IoT IPR and the Oval Race Track
Cultural Forces
The cellular world has a long-standing culture of standards bodies and technology providers pushing standards forward to bring home more bacon. The technology providers’ revenue comes from royalty and licensing fees paid by the cellular carriers for using their technology. With each generation of technology, they compete with one another to be the provider with the most intellectual property rights (IPR) in the wireless stack. For instance, Ericsson wants to provide the most IP so that its revenue streams increase; Huawei, Nokia, and others want the same. This competition shows up in the standards bodies with each standard round being just another lap around the IPR race track.
These bodies’ sole purpose is developing standards; it is their charter. And this has not changed for the IoT standards. Even within the last year, standards have been created and have died (Cat-0). LTE-M was just announced in September of 2015 as a standard, but NB-IOT is only six months behind it and there is EC-GSM as well. In fact, in the time between the original draft of this post, and the publication of this post, it was announced that what was LTE-M is now LTE-M1, and NB-IOT is now LTE-M2!
In a space that requires more continuity to justify investment, the standards bodies have actually increased their standards-creating cadence.

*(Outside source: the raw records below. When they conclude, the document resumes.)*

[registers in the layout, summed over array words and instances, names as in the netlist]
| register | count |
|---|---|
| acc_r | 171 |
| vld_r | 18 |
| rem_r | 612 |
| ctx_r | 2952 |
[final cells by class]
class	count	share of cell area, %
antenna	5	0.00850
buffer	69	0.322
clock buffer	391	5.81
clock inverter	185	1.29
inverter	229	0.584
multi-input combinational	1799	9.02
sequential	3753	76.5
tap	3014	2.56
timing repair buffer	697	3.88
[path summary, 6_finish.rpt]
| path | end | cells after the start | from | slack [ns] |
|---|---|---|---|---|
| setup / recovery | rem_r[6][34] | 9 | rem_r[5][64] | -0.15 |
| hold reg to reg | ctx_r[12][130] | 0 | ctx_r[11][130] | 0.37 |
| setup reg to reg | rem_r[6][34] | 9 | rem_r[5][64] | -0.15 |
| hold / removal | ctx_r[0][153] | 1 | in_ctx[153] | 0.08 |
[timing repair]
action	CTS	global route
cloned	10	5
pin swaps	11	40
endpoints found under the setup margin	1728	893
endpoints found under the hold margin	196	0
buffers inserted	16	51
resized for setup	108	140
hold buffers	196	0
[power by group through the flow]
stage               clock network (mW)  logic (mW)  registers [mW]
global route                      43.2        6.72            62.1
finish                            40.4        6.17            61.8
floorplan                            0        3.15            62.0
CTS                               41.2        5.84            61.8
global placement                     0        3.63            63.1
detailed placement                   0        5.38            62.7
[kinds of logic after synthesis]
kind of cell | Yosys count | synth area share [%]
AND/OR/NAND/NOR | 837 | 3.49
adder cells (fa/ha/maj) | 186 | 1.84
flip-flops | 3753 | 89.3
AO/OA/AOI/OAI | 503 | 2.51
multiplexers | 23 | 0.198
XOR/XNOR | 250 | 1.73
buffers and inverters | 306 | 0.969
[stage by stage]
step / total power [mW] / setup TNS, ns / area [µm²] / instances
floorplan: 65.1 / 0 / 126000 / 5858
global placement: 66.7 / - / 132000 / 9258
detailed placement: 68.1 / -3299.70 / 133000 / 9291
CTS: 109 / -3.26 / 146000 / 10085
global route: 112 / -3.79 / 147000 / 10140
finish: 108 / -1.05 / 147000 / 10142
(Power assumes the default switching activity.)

This does not bode well for IoT devices and the businesses wishing to connect them wirelessly. The IoT needs to avoid the IoT IPR race track altogether. It doesn’t need endless loops of standards changes, it needs a straight line of continuity as far as the eye can see.
The forces driving the standards creation are economic (technology providers competing for their piece of the IP pie) and cultural (the standards bodies exist to write more standards). These forces will continue, and recent history suggests they will only increase in intensity.